Early Tennessee Brewery Postcard

The Tennessee Brewery building stands at the intersection of Butler and Tennessee streets in Memphis, Tennessee. It is directly on the bluff overlooking the Mississippi River. The building once housed the Tennessee Brewing Company, a leader in early brewery production.

==History==
The brewery was originally organized in 1877 by George H. Herbers as "The Memphis Brewing Company". In 1885, it was bought by J. W. Schorr, Casper Koehler, and associates, and soon became one of the largest breweries of the era.

The first beer marketed from the brewery was a Pilsener. Like many other brands of the time, the beers were not usually named. Instead, the type or style of the beer was used as the name, along with the name of the brewery. They also produced several other beer styles. An ad from 1890 lists their styles as Pilsener, Export, Budweiser, Tennessee Pale, and Bavarian. Later, two new brands called Columbian Extra Pale and Erlanger were also produced, before prohibition shut down operations.
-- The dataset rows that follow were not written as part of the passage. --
==> src/rtl/instruction_fetch_unit.sv <==
// Fetch front end: owns the fetch PC, issues word requests under a credit limit,
// buffers in-order responses and hands {PC, instruction} to DATA_PATH.
module instruction_fetch_unit
  import instruction_fetch_unit_pkg::*;
#(
  parameter logic [31:0] START_ADDR = START_INS_ADDRESS,
  parameter int          FIFO_DEPTH = 2,
  parameter int          CNT_W      = 2
) (
  input  logic        SYS_clk,
  input  logic        SYS_reset_n,
  output logic        IMEM_req_valid,
  input  logic        IMEM_req_ready,
  output logic [31:0] IMEM_req_address,
  input  logic        IMEM_resp_valid,
  input  logic [31:0] IMEM_resp_data,
  output logic        IF_valid,
  input  logic        IF_ready,
  output logic [31:0] IF_instruction,
  output logic [31:0] IF_PC,
  input  logic        redirect_valid,
  input  logic [31:0] redirect_PC,
  output logic        IF_fault
);

  // Handshakes: a transfer happens on a rising edge where valid && ready; valid
  // never waits on ready, and the payload is only meaningful while valid is high.

  logic [31:0]      fetch_pc_q, fetch_pc_d;
  logic [31:0]      resp_pc_q, resp_pc_d;
  logic [CNT_W-1:0] outstanding_q, outstanding_d;
  logic [CNT_W-1:0] discard_q, discard_d;
  logic             fault_q, fault_d;

  logic [CNT_W-1:0] fifo_count;
  logic             fifo_empty;
  logic             fifo_full;
  logic             fifo_push;
  logic             fifo_pop;
  logic [ENTRY_W-1:0] fifo_rdata;
  fetch_entry_t     push_entry;
  fetch_entry_t     head_entry;
  logic [CNT_W:0]   in_flight;
  logic             req_fire;

  // Every slot is reserved at request time, so a response always finds room.
  assign in_flight      = {1'b0, outstanding_q} + {1'b0, fifo_count};
  assign IMEM_req_valid = SYS_reset_n && !fault_q && !redirect_valid &&
                          (in_flight < (CNT_W+1)'(FIFO_DEPTH));
  assign IMEM_req_address = fetch_pc_q;
  assign req_fire       = IMEM_req_valid && IMEM_req_ready;

  assign fifo_push = IMEM_resp_valid && !redirect_valid && (discard_q == '0);
  assign fifo_pop  = IF_valid && IF_ready && !redirect_valid;

  assign push_entry.pc    = resp_pc_q;
  assign push_entry.instr = IMEM_resp_data;
  assign head_entry       = fetch_entry_t'(fifo_rdata);

  assign IF_valid       = !fifo_empty;
  assign IF_PC          = fifo_empty ? '0 : head_entry.pc;
  assign IF_instruction = fifo_empty ? '0 : head_entry.instr;
  assign IF_fault       = fault_q;

  fetch_fifo #(
    .DEPTH (FIFO_DEPTH),
    .WIDTH (ENTRY_W),
    .CNT_W (CNT_W)
  ) u_fifo (
    .clk_i   (SYS_clk),
    .rst_ni  (SYS_reset_n),
    .push_i  (fifo_push),
    .pop_i   (fifo_pop),
    .flush_i (redirect_valid),
    .wdata_i (push_entry),
    .rdata_o (fifo_rdata),
    .count_o (fifo_count),
    .empty_o (fifo_empty),
    .full_o  (fifo_full)
  );

  always_comb begin
    fetch_pc_d    = fetch_pc_q;
    resp_pc_d     = resp_pc_q;
    outstanding_d = outstanding_q;
    discard_d     = discard_q;
    fault_d       = fault_q;

    case ({req_fire, IMEM_resp_valid})
      2'b10:   outstanding_d = outstanding_q + CNT_W'(1);
      2'b01:   outstanding_d = outstanding_q - CNT_W'(1);
      default: outstanding_d = outstanding_q;
    endcase

    if (redirect_valid) begin
      // Everything still in flight is stale; a response landing now is dropped too.
      fetch_pc_d = word_align(redirect_PC);
      resp_pc_d  = word_align(redirect_PC);
      discard_d  = outstanding_q - CNT_W'(IMEM_resp_valid);
      fault_d    = is_misaligned(redirect_PC);
    end else begin
      if (req_fire) fetch_pc_d = fetch_pc_q + 32'(ILEN_BYTES);
      if (IMEM_resp_valid) begin
        if (discard_q != '0) discard_d = discard_q - CNT_W'(1);
        else                 resp_pc_d = resp_pc_q + 32'(ILEN_BYTES);
      end
    end
  end

  always_ff @(posedge SYS_clk or negedge SYS_reset_n) begin
    if (!SYS_reset_n) begin
      fetch_pc_q    <= START_ADDR;
      resp_pc_q     <= START_ADDR;
      outstanding_q <= '0;
      discard_q     <= '0;
      fault_q       <= 1'b0;
    end else begin
      fetch_pc_q    <= fetch_pc_d;
      resp_pc_q     <= resp_pc_d;
      outstanding_q <= outstanding_d;
      discard_q     <= discard_d;
      fault_q       <= fault_d;
    end
  end

  resp_needs_request: assert property (@(posedge SYS_clk) disable iff (!SYS_reset_n)
    IMEM_resp_valid |-> (outstanding_q != '0));

  no_fifo_overflow: assert property (@(posedge SYS_clk) disable iff (!SYS_reset_n)
    (fifo_push && fifo_full) |-> fifo_pop);

endmodule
At one point, more than 1500 workers worked at the brewery. By 1903, production was up to 250,000 barrels per year making it the largest brewery in the south. Prohibition shut down operations, however after prohibition ended, the plant was reopened by J. W.'s son, John Schorr. Very rapidly, they got back up to production speed, and the best known and leading beer sold in Memphis for many years was "Goldcrest". After 1938 the beer was named "Goldcrest 51", to honor more than 51 years in the brewing business.
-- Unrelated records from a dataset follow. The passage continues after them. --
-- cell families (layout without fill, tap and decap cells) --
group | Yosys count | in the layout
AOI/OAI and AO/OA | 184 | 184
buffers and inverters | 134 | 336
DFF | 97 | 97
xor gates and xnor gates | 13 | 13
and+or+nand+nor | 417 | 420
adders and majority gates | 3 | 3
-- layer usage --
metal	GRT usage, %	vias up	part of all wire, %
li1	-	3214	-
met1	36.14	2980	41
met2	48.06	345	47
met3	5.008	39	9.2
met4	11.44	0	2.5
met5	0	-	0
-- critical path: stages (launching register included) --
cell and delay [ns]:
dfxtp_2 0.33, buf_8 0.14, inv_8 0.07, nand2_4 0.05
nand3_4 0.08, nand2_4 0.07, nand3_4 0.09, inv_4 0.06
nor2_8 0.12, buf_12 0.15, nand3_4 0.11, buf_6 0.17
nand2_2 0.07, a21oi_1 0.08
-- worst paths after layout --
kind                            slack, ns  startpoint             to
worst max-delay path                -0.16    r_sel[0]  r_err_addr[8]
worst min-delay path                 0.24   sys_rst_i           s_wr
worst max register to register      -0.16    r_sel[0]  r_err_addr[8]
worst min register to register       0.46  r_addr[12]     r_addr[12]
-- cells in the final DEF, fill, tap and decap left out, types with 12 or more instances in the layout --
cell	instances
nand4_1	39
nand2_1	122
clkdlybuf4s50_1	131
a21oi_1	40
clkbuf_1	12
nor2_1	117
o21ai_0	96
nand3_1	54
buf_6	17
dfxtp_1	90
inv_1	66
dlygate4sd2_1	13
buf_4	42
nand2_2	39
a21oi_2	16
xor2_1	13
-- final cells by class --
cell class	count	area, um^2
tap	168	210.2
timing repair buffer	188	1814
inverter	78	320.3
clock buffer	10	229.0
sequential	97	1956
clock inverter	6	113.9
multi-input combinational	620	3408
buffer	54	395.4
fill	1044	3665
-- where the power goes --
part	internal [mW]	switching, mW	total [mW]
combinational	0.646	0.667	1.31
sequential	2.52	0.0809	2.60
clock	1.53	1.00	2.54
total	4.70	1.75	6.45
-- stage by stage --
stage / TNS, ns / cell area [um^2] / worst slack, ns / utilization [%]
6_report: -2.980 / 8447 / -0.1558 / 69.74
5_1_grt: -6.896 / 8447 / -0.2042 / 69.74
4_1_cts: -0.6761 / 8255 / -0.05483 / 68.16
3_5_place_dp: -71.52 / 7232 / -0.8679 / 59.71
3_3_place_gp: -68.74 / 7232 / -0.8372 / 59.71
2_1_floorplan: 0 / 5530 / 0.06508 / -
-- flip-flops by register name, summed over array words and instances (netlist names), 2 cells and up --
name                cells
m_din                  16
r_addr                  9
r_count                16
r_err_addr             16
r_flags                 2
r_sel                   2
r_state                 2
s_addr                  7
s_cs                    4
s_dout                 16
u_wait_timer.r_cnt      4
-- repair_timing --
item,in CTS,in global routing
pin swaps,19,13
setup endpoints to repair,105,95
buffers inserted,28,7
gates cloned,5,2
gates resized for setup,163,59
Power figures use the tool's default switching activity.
<file path="config.mk">
export PLATFORM = sky130hd
export DESIGN_NAME = cart_mem_arbiter_flat
export DESIGN_NICKNAME = d
export VERILOG_FILES = /design/src/rtl/cart_mem_arbiter_if.sv /design/src/rtl/cart_mem_arbiter.sv /design/src/flat_wrapper.sv
export SDC_FILE = /design/constraint.sdc
export NUM_CORES = 1
export LEC_CHECK = 0
export ABC_AREA = 1
export BUFFER_PORTS_ARGS = -buffer_cell sky130_fd_sc_hd__buf_2
export CAP_MARGIN = 20
export CORE_ASPECT_RATIO = 2
export CORE_MARGIN = 10
export CORE_UTILIZATION = 41
export CTS_CLUSTER_DIAMETER = 100
export DETAILED_ROUTE_END_ITERATION = 6
export PLACE_DENSITY = 0.87
export SLEW_MARGIN = 10
export SYNTH_ARGS = -nofsm -noshare
export SYNTH_HDL_FRONTEND = slang
export SYNTH_SLANG_ARGS = --single-unit
</file>
<file path="constraint.sdc">
create_clock -name clock -period 1.5 [get_ports clock]
set_input_delay 0.15 -clock clock [delete_from_list [all_inputs] [get_ports clock]]
set_output_delay 0.15 -clock clock [all_outputs]
set_load 0.005 [all_outputs]
</file>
Goldcrest 51 was a bottled beer until 1947, when they started using cans. As a somewhat local beer, the brewery actually used returned bottles up until they ceased all operations, in 1954.
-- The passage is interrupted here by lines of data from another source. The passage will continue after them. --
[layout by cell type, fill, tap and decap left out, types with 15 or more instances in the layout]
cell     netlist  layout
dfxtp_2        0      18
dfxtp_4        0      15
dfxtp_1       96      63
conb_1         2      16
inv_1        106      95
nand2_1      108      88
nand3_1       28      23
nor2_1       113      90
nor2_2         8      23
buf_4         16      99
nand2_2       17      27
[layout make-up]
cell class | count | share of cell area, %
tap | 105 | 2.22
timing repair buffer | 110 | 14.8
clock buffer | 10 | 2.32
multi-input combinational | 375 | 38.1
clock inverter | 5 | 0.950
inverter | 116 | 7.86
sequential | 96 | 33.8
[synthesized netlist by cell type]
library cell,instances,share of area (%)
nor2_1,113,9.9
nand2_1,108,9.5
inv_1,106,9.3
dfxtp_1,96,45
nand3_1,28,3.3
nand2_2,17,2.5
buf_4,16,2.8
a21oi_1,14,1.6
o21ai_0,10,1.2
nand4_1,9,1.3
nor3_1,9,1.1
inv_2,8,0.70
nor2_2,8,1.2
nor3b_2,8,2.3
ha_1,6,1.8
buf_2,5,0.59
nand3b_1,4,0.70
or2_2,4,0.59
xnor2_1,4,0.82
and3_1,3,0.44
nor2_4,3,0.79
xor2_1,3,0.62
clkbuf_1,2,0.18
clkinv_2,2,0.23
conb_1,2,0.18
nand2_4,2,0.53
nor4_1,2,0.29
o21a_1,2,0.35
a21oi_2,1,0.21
File: src/rtl/playlist_controller.sv
// Playlist controller: selects the current song, runs play/pause, cycles
// through four playback modes and inserts a silent gap before auto-resume.
module playlist_controller #(
  parameter int NUM_SONGS  = 4,
  parameter int SONG_BITS  = 2,
  parameter int GAP_CYCLES = 1000
) (
  input  logic                 clk,
  input  logic                 reset,
  input  logic                 play_button,
  input  logic                 next_button,
  input  logic                 prev_button,
  input  logic                 mode_button,
  input  logic                 song_done,
  output logic                 play,
  output logic                 reset_player,
  output logic [SONG_BITS-1:0] song,
  output logic [1:0]           mode,
  output logic                 gap_active
);

  localparam int GAP_W = (GAP_CYCLES > 1) ? $clog2(GAP_CYCLES) : 1;

  localparam logic [SONG_BITS-1:0] LAST_SONG = SONG_BITS'(NUM_SONGS - 1);
  localparam logic [GAP_W-1:0]     GAP_LOAD  = GAP_W'(GAP_CYCLES - 1);

  localparam logic [1:0] S_PAUSED  = 2'd0;
  localparam logic [1:0] S_PLAYING = 2'd1;
  localparam logic [1:0] S_GAP     = 2'd2;

  localparam logic [1:0] M_SINGLE     = 2'd0;
  localparam logic [1:0] M_REPEAT_ONE = 2'd1;
  localparam logic [1:0] M_SEQUENTIAL = 2'd2;
  localparam logic [1:0] M_LOOP_ALL   = 2'd3;

  logic [1:0]           state, state_nxt;
  logic [SONG_BITS-1:0] song_nxt, song_inc, song_dec;
  logic [1:0]           mode_nxt;
  logic [GAP_W-1:0]     gap_cnt, gap_nxt;
  logic                 rp_nxt;

  assign song_inc = (song == LAST_SONG) ? '0 : song + SONG_BITS'(1);
  assign song_dec = (song == '0) ? LAST_SONG : song - SONG_BITS'(1);

  assign play       = (state == S_PLAYING);
  assign gap_active = (state == S_GAP);

  // Next-state decode: one event per cycle in priority order play > next >
  // prev > mode > song_done; the gap countdown runs whenever no state-changing
  // button pre-empts it.
  always_comb begin
    state_nxt = state;
    song_nxt  = song;
    mode_nxt  = mode;
    gap_nxt   = gap_cnt;
    rp_nxt    = 1'b0;
    if (play_button) begin
      state_nxt = (state == S_PAUSED) ? S_PLAYING : S_PAUSED;
    end else if (next_button) begin
      song_nxt = song_inc;
      rp_nxt   = 1'b1;
      if (state == S_GAP) state_nxt = S_PAUSED;
    end else if (prev_button) begin
      song_nxt = song_dec;
      rp_nxt   = 1'b1;
      if (state == S_GAP) state_nxt = S_PAUSED;
    end else begin
      if (mode_button) begin
        mode_nxt = mode + 2'd1;
      end else if (song_done && state == S_PLAYING) begin
        rp_nxt = 1'b1;
        case (mode)
          M_SINGLE:     state_nxt = S_PAUSED;
          M_REPEAT_ONE: begin
            state_nxt = S_GAP;
            gap_nxt   = GAP_LOAD;
          end
          M_SEQUENTIAL: begin
            if (song == LAST_SONG) begin
              song_nxt  = '0;
              state_nxt = S_PAUSED;
            end else begin
              song_nxt  = song + SONG_BITS'(1);
              state_nxt = S_GAP;
              gap_nxt   = GAP_LOAD;
            end
          end
          M_LOOP_ALL: begin
            song_nxt  = song_inc;
            state_nxt = S_GAP;
            gap_nxt   = GAP_LOAD;
          end
          default: state_nxt = S_PAUSED;
        endcase
      end
      // Silence lasts GAP_CYCLES cycles: the cycle the counter reads 0 is the last.
      if (state == S_GAP) begin
        if (gap_cnt == '0) state_nxt = S_PLAYING;
        else               gap_nxt   = gap_cnt - GAP_W'(1);
      end
    end
  end

  // Register all controller state; reset never produces a reset_player pulse.
  always_ff @(posedge clk) begin
    if (reset) begin
      state        <= S_PAUSED;
      song         <= '0;
      mode         <= M_SINGLE;
      gap_cnt      <= '0;
      reset_player <= 1'b0;
    end else begin
      state        <= state_nxt;
      song         <= song_nxt;
      mode         <= mode_nxt;
      gap_cnt      <= gap_nxt;
      reset_player <= rp_nxt;
    end
  end

endmodule
===== src/rtl/kbd_evq.sv =====
`default_nettype none
// ============================================================================
// Module   : kbd_evq
// Purpose  : PS/2 keyboard event queue. Decodes E0/F0 prefixed scancode
//            bytes into key events, tracks modifier state, queues events in
//            a DEPTH-entry FIFO and exposes DATA/STATUS/CTRL registers plus
//            a level interrupt on the peripheral bus.
// Options  : define KBD_TYPEMATIC_FILTER_EN to suppress auto-repeat makes
//            of the most recently pressed key.
// Revision : 1.0 - initial release
// ============================================================================
module kbd_evq #(
    parameter int DEPTH = 16,
    parameter int PTR_W = $clog2(DEPTH)
) (
    input  logic        clk,
    input  logic        rst,
    input  logic        ena,
    input  logic        rw,
    input  logic [31:0] addr,
    input  logic [31:0] wdata,
    output logic [31:0] rdata,
    input  logic        ready,
    input  logic [7:0]  scancode,
    output logic        irq
);

    // ------------------------------------------------------------------
    // Constants
    // ------------------------------------------------------------------
    localparam logic [1:0] c_ST_IDLE    = 2'd0;
    localparam logic [1:0] c_ST_EXT     = 2'd1;
    localparam logic [1:0] c_ST_BRK     = 2'd2;
    localparam logic [1:0] c_ST_EXT_BRK = 2'd3;

    localparam logic [1:0] c_REG_DATA   = 2'd0;
    localparam logic [1:0] c_REG_STATUS = 2'd1;
    localparam logic [1:0] c_REG_CTRL   = 2'd2;

    localparam logic [7:0] c_PFX_EXT    = 8'hE0;
    localparam logic [7:0] c_PFX_BRK    = 8'hF0;
    localparam logic [7:0] c_KEY_LSHIFT = 8'h12;
    localparam logic [7:0] c_KEY_RSHIFT = 8'h59;
    localparam logic [7:0] c_KEY_CTRL   = 8'h14;
    localparam logic [7:0] c_KEY_ALT    = 8'h11;
    localparam logic [7:0] c_KEY_CAPS   = 8'h58;

    localparam logic [PTR_W:0]   c_FULL_CNT = (PTR_W + 1)'(DEPTH);
    localparam logic [PTR_W:0]   c_CNT_ONE  = (PTR_W + 1)'(1);
    localparam logic [PTR_W-1:0] c_PTR_ONE  = PTR_W'(1);

    // ------------------------------------------------------------------
    // Declarations
    // ------------------------------------------------------------------
    logic [1:0]       r_state;
    logic [1:0]       w_state_nxt;
    logic             w_emit;
    logic             w_emit_ext;
    logic             w_emit_rel;
    logic             w_is_pfx;
    logic             w_repeat;
    logic             w_accept;

    logic             r_lshift, r_rshift, r_lctrl, r_rctrl, r_lalt, r_ralt, r_caps;
    logic             w_lshift_nxt, w_rshift_nxt, w_lctrl_nxt, w_rctrl_nxt;
    logic             w_lalt_nxt, w_ralt_nxt, w_caps_nxt;
    logic             w_shift_nxt, w_ctrl_nxt, w_alt_nxt;
    logic [13:0]      w_evt;

    logic             r_push;
    logic [13:0]      r_push_word;

    logic [13:0]      r_mem [DEPTH];
    logic [PTR_W-1:0] r_wr_ptr;
    logic [PTR_W-1:0] r_rd_ptr;
    logic [PTR_W:0]   r_count;
    logic             r_ovf;
    logic             r_release_en;
    logic             r_irq_en;

    logic [1:0]       w_sel;
    logic             w_rd;
    logic             w_wr_ctrl;
    logic             w_empty;
    logic             w_full;
    logic             w_pop;
    logic             w_flush;
    logic             w_clr_ovf;
    logic             w_push_ok;
    logic             w_ovf_set;
    logic [31:0]      w_status;
    logic             w_unused;

    assign w_is_pfx = (scancode == c_PFX_EXT) || (scancode == c_PFX_BRK);

    // ------------------------------------------------------------------
    // Prefix decoder FSM
    // ------------------------------------------------------------------
    // State register: advances only when a byte arrives
    always_ff @(posedge clk or negedge rst) begin
        if (!rst) begin
            r_state <= c_ST_IDLE;
        end else if (ready) begin
            r_state <= w_state_nxt;
        end
    end

    // Next-state logic from the current prefix context and incoming byte
    always_comb begin
        w_state_nxt = r_state;
        case (r_state)
            c_ST_IDLE: begin
                if (scancode == c_PFX_EXT)      w_state_nxt = c_ST_EXT;
                else if (scancode == c_PFX_BRK) w_state_nxt = c_ST_BRK;
                else                            w_state_nxt = c_ST_IDLE;
            end
            c_ST_EXT: begin
                if (scancode == c_PFX_BRK)      w_state_nxt = c_ST_EXT_BRK;
                else if (scancode == c_PFX_EXT) w_state_nxt = c_ST_EXT;
                else                            w_state_nxt = c_ST_IDLE;
            end
            c_ST_BRK: begin
                // F0 E0 is an out-of-order prefix pair that keyboards emit
                if (scancode == c_PFX_EXT)      w_state_nxt = c_ST_EXT_BRK;
                else                            w_state_nxt = c_ST_IDLE;
            end
            c_ST_EXT_BRK: begin
                if (w_is_pfx)                   w_state_nxt = c_ST_EXT_BRK;
                else                            w_state_nxt = c_ST_IDLE;
            end
            default:                            w_state_nxt = c_ST_IDLE;
        endcase
    end

    // Output logic: which byte completes an event and with which flags
    always_comb begin
        w_emit     = 1'b0;
        w_emit_ext = 1'b0;
        w_emit_rel = 1'b0;
        if (ready) begin
            case (r_state)
                c_ST_IDLE: begin
                    w_emit = !w_is_pfx;
                end
                c_ST_EXT: begin
                    w_emit     = !w_is_pfx;
                    w_emit_ext = 1'b1;
                end
                c_ST_BRK: begin
                    w_emit     = (scancode != c_PFX_EXT);
                    w_emit_rel = 1'b1;
                end
                c_ST_EXT_BRK: begin
                    w_emit     = !w_is_pfx;
                    w_emit_ext = 1'b1;
                    w_emit_rel = 1'b1;
                end
                default: begin
                    w_emit = 1'b0;
                end
            endcase
        end
    end

    // ------------------------------------------------------------------
    // Auto-repeat filter
    // ------------------------------------------------------------------
`ifdef KBD_TYPEMATIC_FILTER_EN
    logic [8:0] r_held;
    logic       r_held_vld;
    logic       w_held_hit;

    assign w_held_hit = r_held_vld && (r_held == {w_emit_ext, scancode});
    assign w_repeat   = w_emit && !w_emit_rel && w_held_hit;

    // Held key follows the latest make; its own break releases it
    always_ff @(posedge clk or negedge rst) begin
        if (!rst) begin
            r_held     <= 9'd0;
            r_held_vld <= 1'b0;
        end else if (w_emit && !w_repeat) begin
            if (!w_emit_rel) begin
                r_held     <= {w_emit_ext, scancode};
                r_held_vld <= 1'b1;
            end else if (w_held_hit) begin
                r_held_vld <= 1'b0;
            end
        end
    end
`else
    assign w_repeat = 1'b0;
`endif

    assign w_accept = w_emit && !w_repeat;

    // ------------------------------------------------------------------
    // Modifier tracking
    // ------------------------------------------------------------------
    // Post-event modifier state; the event word carries these values
    always_comb begin
        w_lshift_nxt = r_lshift;
        w_rshift_nxt = r_rshift;
        w_lctrl_nxt  = r_lctrl;
        w_rctrl_nxt  = r_rctrl;
        w_lalt_nxt   = r_lalt;
        w_ralt_nxt   = r_ralt;
        w_caps_nxt   = r_caps;
        if (w_accept) begin
            if (!w_emit_ext && scancode == c_KEY_LSHIFT) w_lshift_nxt = !w_emit_rel;
            if (!w_emit_ext && scancode == c_KEY_RSHIFT) w_rshift_nxt = !w_emit_rel;
            if (!w_emit_ext && scancode == c_KEY_CTRL)   w_lctrl_nxt  = !w_emit_rel;
            if ( w_emit_ext && scancode == c_KEY_CTRL)   w_rctrl_nxt  = !w_emit_rel;
            if (!w_emit_ext && scancode == c_KEY_ALT)    w_lalt_nxt   = !w_emit_rel;
            if ( w_emit_ext && scancode == c_KEY_ALT)    w_ralt_nxt   = !w_emit_rel;
            if (!w_emit_ext && !w_emit_rel && scancode == c_KEY_CAPS) w_caps_nxt = !r_caps;
        end
    end

    assign w_shift_nxt = w_lshift_nxt | w_rshift_nxt;
    assign w_ctrl_nxt  = w_lctrl_nxt  | w_rctrl_nxt;
    assign w_alt_nxt   = w_lalt_nxt   | w_ralt_nxt;
    assign w_evt       = {w_caps_nxt, w_alt_nxt, w_ctrl_nxt, w_shift_nxt,
                          w_emit_rel, w_emit_ext, scancode};

    // Modifier registers
    always_ff @(posedge clk or negedge rst) begin
        if (!rst) begin
            r_lshift <= 1'b0;
            r_rshift <= 1'b0;
            r_lctrl  <= 1'b0;
            r_rctrl  <= 1'b0;
            r_lalt   <= 1'b0;
            r_ralt   <= 1'b0;
            r_caps   <= 1'b0;
        end else begin
            r_lshift <= w_lshift_nxt;
            r_rshift <= w_rshift_nxt;
            r_lctrl  <= w_lctrl_nxt;
            r_rctrl  <= w_rctrl_nxt;
            r_lalt   <= w_lalt_nxt;
            r_ralt   <= w_ralt_nxt;
            r_caps   <= w_caps_nxt;
        end
    end

    // Push staging: events enter the FIFO one cycle after their byte
    always_ff @(posedge clk or negedge rst) begin
        if (!rst) begin
            r_push      <= 1'b0;
            r_push_word <= 14'd0;
        end else begin
            r_push      <= w_accept && (!w_emit_rel || r_release_en);
            r_push_word <= w_evt;
        end
    end

    // ------------------------------------------------------------------
    // Bus decode and FIFO control
    // ------------------------------------------------------------------
    assign w_sel     = addr[3:2];
    assign w_rd      = ena && !rw;
    assign w_wr_ctrl = ena && rw && (w_sel == c_REG_CTRL);
    assign w_empty   = (r_count == '0);
    assign w_full    = (r_count == c_FULL_CNT);
    assign w_pop     = w_rd && (w_sel == c_REG_DATA) && !w_empty;
    assign w_flush   = w_wr_ctrl && wdata[0];
    assign w_clr_ovf = w_wr_ctrl && wdata[1];
    // A same-cycle pop frees the slot that a push into a full FIFO needs
    assign w_push_ok = r_push && !w_flush && (!w_full || w_pop);
    assign w_ovf_set = r_push && !w_flush && w_full && !w_pop;

    // FIFO storage (no reset needed; only occupied slots are ever read)
    always_ff @(posedge clk) begin
        if (w_push_ok) begin
            r_mem[r_wr_ptr] <= r_push_word;
        end
    end

    // Pointers and occupancy count; flush wins over any pending push
    always_ff @(posedge clk or negedge rst) begin
        if (!rst) begin
            r_wr_ptr <= '0;
            r_rd_ptr <= '0;
            r_count  <= '0;
        end else if (w_flush) begin
            r_wr_ptr <= '0;
            r_rd_ptr <= '0;
            r_count  <= '0;
        end else begin
            if (w_push_ok) r_wr_ptr <= r_wr_ptr + c_PTR_ONE;
            if (w_pop)     r_rd_ptr <= r_rd_ptr + c_PTR_ONE;
            case ({w_push_ok, w_pop})
                2'b10:   r_count <= r_count + c_CNT_ONE;
                2'b01:   r_count <= r_count - c_CNT_ONE;
                default: r_count <= r_count;
            endcase
        end
    end

    // Sticky overflow and CTRL enables; a new overflow beats a same-cycle clear
    always_ff @(posedge clk or negedge rst) begin
        if (!rst) begin
            r_ovf        <= 1'b0;
            r_release_en <= 1'b0;
            r_irq_en     <= 1'b0;
        end else begin
            if (w_clr_ovf) r_ovf <= 1'b0;
            if (w_ovf_set) r_ovf <= 1'b1;
            if (w_wr_ctrl) begin
                r_release_en <= wdata[2];
                r_irq_en     <= wdata[3];
            end
        end
    end

    // ------------------------------------------------------------------
    // Register read-back and interrupt
    // ------------------------------------------------------------------
    // STATUS word assembly
    always_comb begin
        w_status          = 32'd0;
        w_status[PTR_W:0] = r_count;
        w_status[16]      = w_empty;
        w_status[17]      = w_full;
        w_status[18]      = r_ovf;
        w_status[19]      = r_lshift | r_rshift;
        w_status[20]      = r_lctrl  | r_rctrl;
        w_status[21]      = r_lalt   | r_ralt;
        w_status[22]      = r_caps;
    end

    // Read data is registered and returns to zero when no read occurred
    always_ff @(posedge clk or negedge rst) begin
        if (!rst) begin
            rdata <= 32'd0;
        end else if (w_rd) begin
            case (w_sel)
                c_REG_DATA:   rdata <= w_empty ? 32'd0 : {18'd0, r_mem[r_rd_ptr]};
                c_REG_STATUS: rdata <= w_status;
                c_REG_CTRL:   rdata <= {28'd0, r_irq_en, r_release_en, 2'b00};
                default:      rdata <= 32'd0;
            endcase
        end else begin
            rdata <= 32'd0;
        end
    end

    // Level interrupt while events are pending and enabled
    always_ff @(posedge clk or negedge rst) begin
        if (!rst) begin
            irq <= 1'b0;
        end else begin
            irq <= r_irq_en && !w_empty;
        end
    end

    assign w_unused = ^{addr[31:4], addr[1:0], wdata[31:4]};

endmodule
`default_nettype wire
The building that remains today was erected in 1890 and is basically unchanged from that time (other than renovations performed to keep the building intact for possible further development in the future). The bottling plant was an add-on to the building much later, in 1938. Plans have been made in the past to turn the building into condominiums or shopping space, however none of these have occurred.

Goldcrest
Goldcrest 51
Pilsener
Pearl of Memphis

==Current status==
The Tennessee Brewery was previously owned by The Tennessee Brewery LLC. The 65720 sqft property was appraised in 2005 at $248600. Brewery Tennessee LLC transferred the property for $350000 to The Tennessee Brewery LLC in 1999. It was transferred to Brewery Tennessee LLC in 1995 from Marvin Ratner.

After the Tennessee Brewery "Untapped" event held there during the spring of 2014, the revived interest in the brewery led it to be purchased for $825000 by Billy Orgel, a cell phone tower developer based in Memphis. The event was held again, as a "Revival" in the spring of 2015, before development work began on the building that fall. The current owner of record is "495 Tennessee LLC". Modification work has been done to turn the building into apartments, and units are available for reservations on an as available basis.